Livy opened the door on the other side of the vehicle. “Come on, Cilla,” she said. “If you wish to go home, we shall go home.” She turned when they were both on the road. “We shall call tomorrow, Aunt Ginny. Thank you for a lovely ball.”
Cilla let out a screech, and Livy turned to see that Jasper had grasped her by the upper arms and was dragging her back toward the Marple townhouse.
“Let her go,” Livy demanded, and when he ignored her as if she didn’t exist, she turned on Aunt Ginny. “Tell him to get his hands off my sister, Aunt Ginny.”
“He does not mean Lucilla any harm, Olivia,” Aunt Ginny assured her.
Cilla screamed, startling Jasper so much that his hands must have loosened, for she spun around and punched him. Low. Just the way their father had taught them.
It worked. Jasper shrieked and dropped to the ground, hunched in on himself, his voice still shrill as he called Cilla names and threatened retribution. Aunt Ginny hurried to crouch by her son, and Livy to pull her sister into the shelter of her arm.
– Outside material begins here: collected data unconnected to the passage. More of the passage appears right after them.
**src/rtl/instr_fetch_unit.sv**
```systemverilog
// MIPS instruction fetch stage: PC, imem handshake,
// instruction register and next-PC resolution.
module instr_fetch_unit #(
  parameter logic [31:0] PC_RESET = 32'h0000_0000
) (
  input  logic        clk,
  input  logic        rst_n,
  output logic        imem_req,
  output logic [31:0] imem_addr,
  input  logic        imem_ready,
  input  logic [31:0] imem_rdata,
  output logic        instr_valid,
  output logic [31:0] instr,
  output logic [5:0]  op,
  output logic [31:0] pc_plus4,
  input  logic        instr_ack,
  input  logic        branch,
  input  logic        jump,
  input  logic        zero,
  output logic [31:0] retired
);

  localparam logic [31:0] PC_INIT =
    {PC_RESET[31:2], 2'b00};

  typedef enum logic {
    FETCH = 1'b0,
    HOLD  = 1'b1
  } state_t;

  state_t      r_state;
  state_t      w_state_nxt;
  logic        r_run;
  logic [31:0] r_pc;
  logic [31:0] r_instr;
  logic        r_valid;
  logic [31:0] r_retired;

  logic        w_req;
  logic        w_fetch_done;
  logic        w_retire;
  logic [31:0] w_pc_plus4;
  logic [31:0] w_br_off;
  logic [31:0] w_br_tgt;
  logic [31:0] w_jmp_tgt;
  logic [31:0] w_next_pc;
  logic        w_take_jmp;
  logic        w_take_br;
  logic        w_take_seq;

  // r_run clears asynchronously so a reset drops
  // the request at once; it arms on the first edge
  // after release.
  always_ff @(posedge clk or negedge rst_n) begin
    if (!rst_n) r_run <= 1'b0;
    else        r_run <= 1'b1;
  end

  // FSM state register.
  always_ff @(posedge clk or negedge rst_n) begin
    if (!rst_n) r_state <= FETCH;
    else        r_state <= w_state_nxt;
  end

  // Next state and the imem request output.
  always_comb begin
    w_state_nxt  = r_state;
    w_req        = 1'b0;
    w_fetch_done = 1'b0;
    w_retire     = 1'b0;
    unique case (r_state)
      FETCH: begin
        w_req = r_run;
        if (r_run && imem_ready) begin
          w_fetch_done = 1'b1;
          w_state_nxt  = HOLD;
        end
      end
      HOLD: begin
        if (instr_ack) begin
          w_retire    = 1'b1;
          w_state_nxt = FETCH;
        end
      end
      default: w_state_nxt = FETCH;
    endcase
  end

  assign w_pc_plus4 = r_pc + 32'd4;
  assign w_br_off   = {{14{r_instr[15]}},
                       r_instr[15:0], 2'b00};
  assign w_br_tgt   = w_pc_plus4 + w_br_off;
  assign w_jmp_tgt  = {w_pc_plus4[31:28],
                       r_instr[25:0], 2'b00};

  // Jump wins over a taken branch.
  assign w_take_jmp = jump;
  assign w_take_br  = ~jump & branch & zero;
  assign w_take_seq = ~jump & ~(branch & zero);

  // Next-PC select; the three terms are disjoint.
  always_comb begin
    w_next_pc = w_pc_plus4;
    unique case (1'b1)
      w_take_jmp: w_next_pc = w_jmp_tgt;
      w_take_br:  w_next_pc = w_br_tgt;
      w_take_seq: w_next_pc = w_pc_plus4;
      default:    w_next_pc = w_pc_plus4;
    endcase
  end

  // PC advances only when the held instr retires.
  always_ff @(posedge clk or negedge rst_n) begin
    if (!rst_n)        r_pc <= PC_INIT;
    else if (w_retire) r_pc <= w_next_pc;
  end

  // Instruction register captures on handshake.
  always_ff @(posedge clk or negedge rst_n) begin
    if (!rst_n)            r_instr <= 32'd0;
    else if (w_fetch_done) r_instr <= imem_rdata;
  end

  // Valid flag: set on capture, cleared on ack.
  always_ff @(posedge clk or negedge rst_n) begin
    if (!rst_n)            r_valid <= 1'b0;
    else if (w_fetch_done) r_valid <= 1'b1;
    else if (w_retire)     r_valid <= 1'b0;
  end

  // Retired instruction counter, wraps naturally.
  always_ff @(posedge clk or negedge rst_n) begin
    if (!rst_n)        r_retired <= 32'd0;
    else if (w_retire) r_retired <= r_retired + 32'd1;
  end

  assign imem_req    = w_req;
  assign imem_addr   = r_pc;
  assign instr_valid = r_valid;
  assign instr       = r_instr;
  assign op          = r_instr[31:26];
  assign pc_plus4    = w_pc_plus4;
  assign retired     = r_retired;

endmodule
```
**config.mk**
```make
export PLATFORM = sky130hd
export DESIGN_NAME = instr_fetch_unit
export DESIGN_NICKNAME = d
export VERILOG_FILES = /design/src/rtl/instr_fetch_unit.sv
export SDC_FILE = /design/constraint.sdc
export NUM_CORES = 1
export LEC_CHECK = 0
export ABC_AREA = 1
export BUFFER_PORTS_ARGS = -buffer_cell sky130_fd_sc_hd__clkbuf_2
export CAP_MARGIN = 20
export CORE_MARGIN = 5
export CORE_UTILIZATION = 45
export CTS_CLUSTER_DIAMETER = 50
export CTS_CLUSTER_SIZE = 28
export DETAILED_ROUTE_END_ITERATION = 12
export PLACE_DENSITY = 0.78
export SYNTH_ARGS = -nofsm -noshare
export SYNTH_HDL_FRONTEND = slang
export SYNTH_SLANG_ARGS = --single-unit
```
**constraint.sdc**
```tcl
create_clock -name clk -period 2.8 [get_ports clk]
set_clock_uncertainty 0.1 [all_clocks]
set_input_delay 0.42 -clock clk [delete_from_list [all_inputs] [get_ports clk]]
set_output_delay 0.42 -clock clk [all_outputs]
set_load 0.05 [all_outputs]
```
# Word level (Yosys, flattened, before mapping)
# Cells that the tools add are included.
# Widths: inputs -> output; s select.
classes:
  bitwise_logic: 4
  reduce_logical: 2
  add_sub_neg: 3
  mux: 10
op_table:
  columns: ["operator", "n"]
  rows:
  - ["$pmux 32 s2", 1]
  - ["$add 32x1->32 const B", 1]
  - ["$add 32x3->32 const B", 1]
  - ["$add 32x32->32", 1]
  - ["$mux 1", 8]
  - ["$and 1x1->1", 2]
  - ["$not 1->1", 2]
  - ["$pmux 1 s2", 1]
  - ["$reduce_bool 2->1", 1]
  - ["$logic_and 1x1->1", 1]
word_totals:
  output_inout_bits: 136
  elab_cells: 25
  input_bits: 39
  regBits: 99

# Longest topological paths before layout
logic_depth:
  word_depth: 4
  depth_mapped: 22
  ltp_nobuf: 22

# Worst setup path before layout
# Ideal clock, no wire load.
synth_path:
  kind: "reg-to-reg"
  startpoint: "reg r_pc[2] (netlist: imem_addr[2])"
  endpoint: "reg r_pc[31] (netlist: imem_addr[31])"
  synth_period_minus_slack_ps: 3972
  path_stages_with_launch: 21
  required_ps: 2582
  setup_ps: 118
  path_slack_ps: -1172
  path_buffers: 0
  t_arrival_ps: 3754
  cell_sequence: "dfrtp_1 -> inv_1 -> nor2_1 -> nand2_1 -> inv_1 -> nand2_1 -> nor2_1 -> xor2_1 -> ha_1 -> nand2_1 -> inv_1 -> a21oi_1 -> nand2_1 -> nand2_1 -> nand2_1 -> inv_1 -> nand2_1 -> nand3_1 -> nand3_1 -> nand2_1 -> nand2_1"
synth_via:
  elab_chain_cells: 3
synth_rtl:
  columns: ["item", "line_no", "rtl"]
  rows:
  - ["start: declaration", "34", "logic [31:0] r_pc;"]
  - ["start signal: assignment", "115", "else if (w_retire) r_pc <= w_next_pc;"]
  - ["$add 32x3->32", "89", "assign w_pc_plus4 = r_pc + 32'd4;"]
  - ["net pc_plus4[2]", "15", "output logic [31:0] pc_plus4,"]
  - ["$add 32x32->32", "92", "assign w_br_tgt = w_pc_plus4 + w_br_off;"]
  - ["$pmux 32 s2", "104", "unique case (1'b1)"]
# The timed path passes the listed nets, and every way through them passes these cells.
# A chain may end at the register's enable or synchronous reset.

# Worst setup path after layout
layout_path:
  startpoint: "reg r_pc[7] (netlist: imem_addr[7])"
  endpoint: "reg r_pc[14] (netlist: imem_addr[14])"
layout_via:
  elab_chain_cells: 3
layout_rtl:
  columns: ["item", "line_no"]
  rows:
  - ["$add 32x3->32 (*)", "89"]
  - ["$add 32x32->32", "92"]
  - ["$pmux 32 s2 (*)", "104"]
# Every way passes the cells marked *; elsewhere a longest branch is shown, timed or not.

==> summary.txt <==
Synth
  • Area leader, netlist: dfrtp_1
  • Gate Count Post-Synth: 1099
  • Seq cells post-synth: 97
  • Avg Inst Size Synth: ~6.9 um2
  • Post-synthesis sequential area ratio: roughly a third
  • Netlist cell types: between 40 and 50
  • Post-synth top flop: dfrtp_1
  • Yosys synthesis warning count: 0
  • Number of synthesized flops with an enable pin: 0
  • Yosys top cell area share: 32.1%
  • Cell area after synthesis: around 7600 um2
  • Asr flop ratio synth: between 90% and 100%
  • Largest cells by area after synthesis: dfrtp_1 32%, nand2_1 16%, inv_1 7.6%, ha_1 6.1%, nor2_1 5.6%

Global routing
  • Total grt overflow: 0
  • GRT Total Usage: 29.1%
  • Pin count of the biggest net entering global routing: between 50 and 60
  • Initial antenna violation count: 0
  • Global-route wire length before repair: about 45 mm
  • Vias in the first global route: approximately 8700

Finish
  • Post-Route Utilization: 71.0%
  • Share of layout cells above drive strength 1: 48.0%
  • Fin nets: 1501
  • Most frequent cells in the layout: 246 x nand2_1, 164 x clkbuf_2, 159 x buf_4, 131 x inv_1, 74 x dfrtp_1
  • # fillers: 1220
  • Multi-input gate area: between 5000 and 6000 um2
  • Area occupied by registers: about 2500 um2
  • Ant diodes: 0
  • Post-route cell area: around 12000 um2
  • Final non-filler cell total: approximately 1600
  • Syn-to-layout area delta: 55.2%
  • Most common cell after layout, fill and taps aside: nand2_1

Clocking
  • Clock buffer depth: 2
  • Clock latency on the worst-skew pair: ~0.36 ns
  • CTS tree: yes
  • CTS buffer count: 9
  • Hold_buf cts: 0
  • Clk sinks: 97
  • Clock slew at reported path FFs: 0.07 ns
  • Number of H-tree levels: 3
  • Root Driver: clkbuf_16

Routing
  • DR iter-0 viols: a little over 900
  • Drt pass-1 iters: 5
  • Post-Route WL: 30.2 mm
  • Vias/cell: ~5.5
  • Total number of vias: around 9000
  • Wirelength per Cell: 18.3 um
  • Routed Antenna Nets: 0
  • # DRC: 0

Die
  • Rows: 47
  • DIE AREA: between 15000 and 20000 um2
  • DIE HEIGHT: approximately 140 um
  • Die Wd: between 100 and 150 um
  • Core ar.: approximately 17000 um2
  • I/O pins: 175
  • Initial Util: a little under half

Setup path
  • R2R Setup Slk: -0.09 ns
  • Critical path class: flip-flop to flip-flop
  • Arrival time at the worst endpoint: between 3 and 4 ns
  • Startpoint types: flip-flop
  • CP max FO: 4
  • Crit path required time: just under 3 ns
  • Worst setup EP type: flip-flop

Timing
  • Final worst path period share: 103%
  • Hold Fails Final Rpt: 0
  • Final max-slew violation count: 0
  • Final Setup Violations: 17
  • Min Tclk post-route: about 2.9 ns
  • Worst Tran Pin Value: between 0.8 and 0.9 ns
  • Slew HR: roughly 43%
  • Fmax: about 0.35 GHz
  • Final worst slack: -0.0948 ns
  • Hold slack: around 0.072 ns
  • Unrepaired setup endpoints after global routing: yes

Place
  • Post-Place Setup Slack: -0.254 ns
  • Cell Area, Placed: 10200 um2
  • RePlAce Congestion: approximately 0.99
  • Placed Cells: approximately 1600
  • Post-DP HPWL: around 22 mm
  • Number of port buffers: 170

Outcome
  • Failing checks: negative setup slack
  • Status: finished with violations

Pwr
  • Pwr Density: roughly 1100 nW/um2
  • Worst vdd ir: about 0.00062 V
  • Lkg Pwr: 5.90 nW

Job
  • MaxCap Viol Count: 0

Worst hold path
  • Hold WC Path Type: primary input to async pin
synthesized netlist by cell type, types with 4 or more instances:
cell type / instances
a21oi_1: 67
a31oi_1: 5
a32oi_1: 4
and2_1: 16
buf_2: 4
buf_4: 10
clkbuf_1: 11
dfrtp_1: 97
ha_1: 37
inv_1: 153
mux2_2: 29
nand2_1: 331
nand3_1: 76
nand3b_1: 6
nand4_1: 15
nor2_1: 112
nor3_1: 17
o21ai_0: 21
o21bai_1: 6
or2_2: 7
xnor2_1: 16
xor2_1: 27
sequential cells by signal (all words and copies together) (netlist names):
register / count
imem_addr: 30
instr_valid: 1
r_state: 1
instr: 32
r_run: 1
retired: 32
final timing paths:
check,depth (start not counted),endpoint,startpoint
setup reg to reg,18,imem_addr[14]$_DFFE_PN0P_,imem_addr[7]$_DFFE_PN0P_
setup / recovery,18,imem_addr[14]$_DFFE_PN0P_,imem_addr[7]$_DFFE_PN0P_
hold / removal,1,instr[27]$_DFFE_PN0P_,rst_n
min in group clk,2,r_state$_DFF_PN0_,instr_ack
hold reg to reg,1,retired[31]$_DFFE_PN0P_,retired[31]$_DFFE_PN0P_
max in group asynchronous,2,retired[21]$_DFFE_PN0P_,rst_n
routing by layer:
layer	GRT usage [%]	part of all wire, %	vias to the layer above
met5	0	0	-
li1	-	-	4146
met4	12.0	4.6	0
met1	38.4	39	4297
met3	4.19	8.6	106
met2	48.0	47	453
worst max-delay path, stage by stage (launching register included):
cell and delay, ns:
dfrtp_2 0.42, nand2_2 0.09, nor3_4 0.24, buf_6 0.13, nand2_4 0.07, nor2_4 0.14
nand2_1 0.09, and2_4 0.19, ha_4 0.28, buf_6 0.10, nand2_4 0.07, nor2_4 0.15
and2_4 0.19, nand2_4 0.06, nand3_4 0.08, nor2_1 0.06, nor2_1 0.11, nand2_1 0.07
a31oi_1 0.16
kinds of logic after synthesis:
| logic type | count (synthesis) | share of synthesized area (%) |
|---|---|---|
| buffers and inverters | 181 | 9.55 |
| and+or+nand+nor | 596 | 34.2 |
| other | 2 | 0.0994 |
| muxes | 29 | 4.32 |
| adders and majority gates | 38 | 6.39 |
| xor gates and xnor gates | 43 | 4.98 |
| DFF | 97 | 32.1 |
| AOI/OAI and AO/OA | 113 | 8.31 |
through the flow:
step	power, mW	TNS (ns)
after CTS	11.6	-0.0122
after floorplan	7.18	-3.90
final	13.0	-0.651
after global routing	13.6	-3.08
after detailed placement	9.90	-2.79
after global placement	9.79	-1.84
layout make-up:
cell class | count | share of cell area (%)
Tap cell | 220 | 2.35
Clock buffer | 12 | 2.02
Multi-Input combinational cell | 824 | 50.4
Inverter | 154 | 5.12
Timing Repair Buffer | 338 | 18.7
Sequential cell | 97 | 21.0
Clock inverter | 4 | 0.448
power by group:
part	internal (mW)	switching, mW
clock	0.699	0.582
combinational	3.53	6.03
sequential	1.72	0.422
total	5.95	7.03
what timing repair did:
| item | 4_1_cts | 5_1_grt |
|---|---|---|
| setup buffers | 12 | 18 |
| endpoints found under the setup margin | 24 | 28 |
| gates resized for setup | 59 | 208 |
| pin swaps | 26 | 79 |
(Power assumes the default switching activity.)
“You wicked, wicked girl,” Aunt Ginny said to Cilla.
Jasper had no one to blame but himself, but Aunt Ginny would not listen to that tonight. The noise had woken some of the neighbors. Footmen brandishing canes had appeared on several doorsteps, and shadows in upper windows hinted at watchers.
“I shall take Cilla home and we shall talk in the morning,” said Livy to her aunt, and she led Cilla away across the street to where their own front door was open, with a footman lurking on the porch and the butler, a nightcap on his head, looking out from inside.
“I assume there was a reason for that,” Livy told Cilla. “We shall have some fences to mend with Aunt Ginny, I suppose.”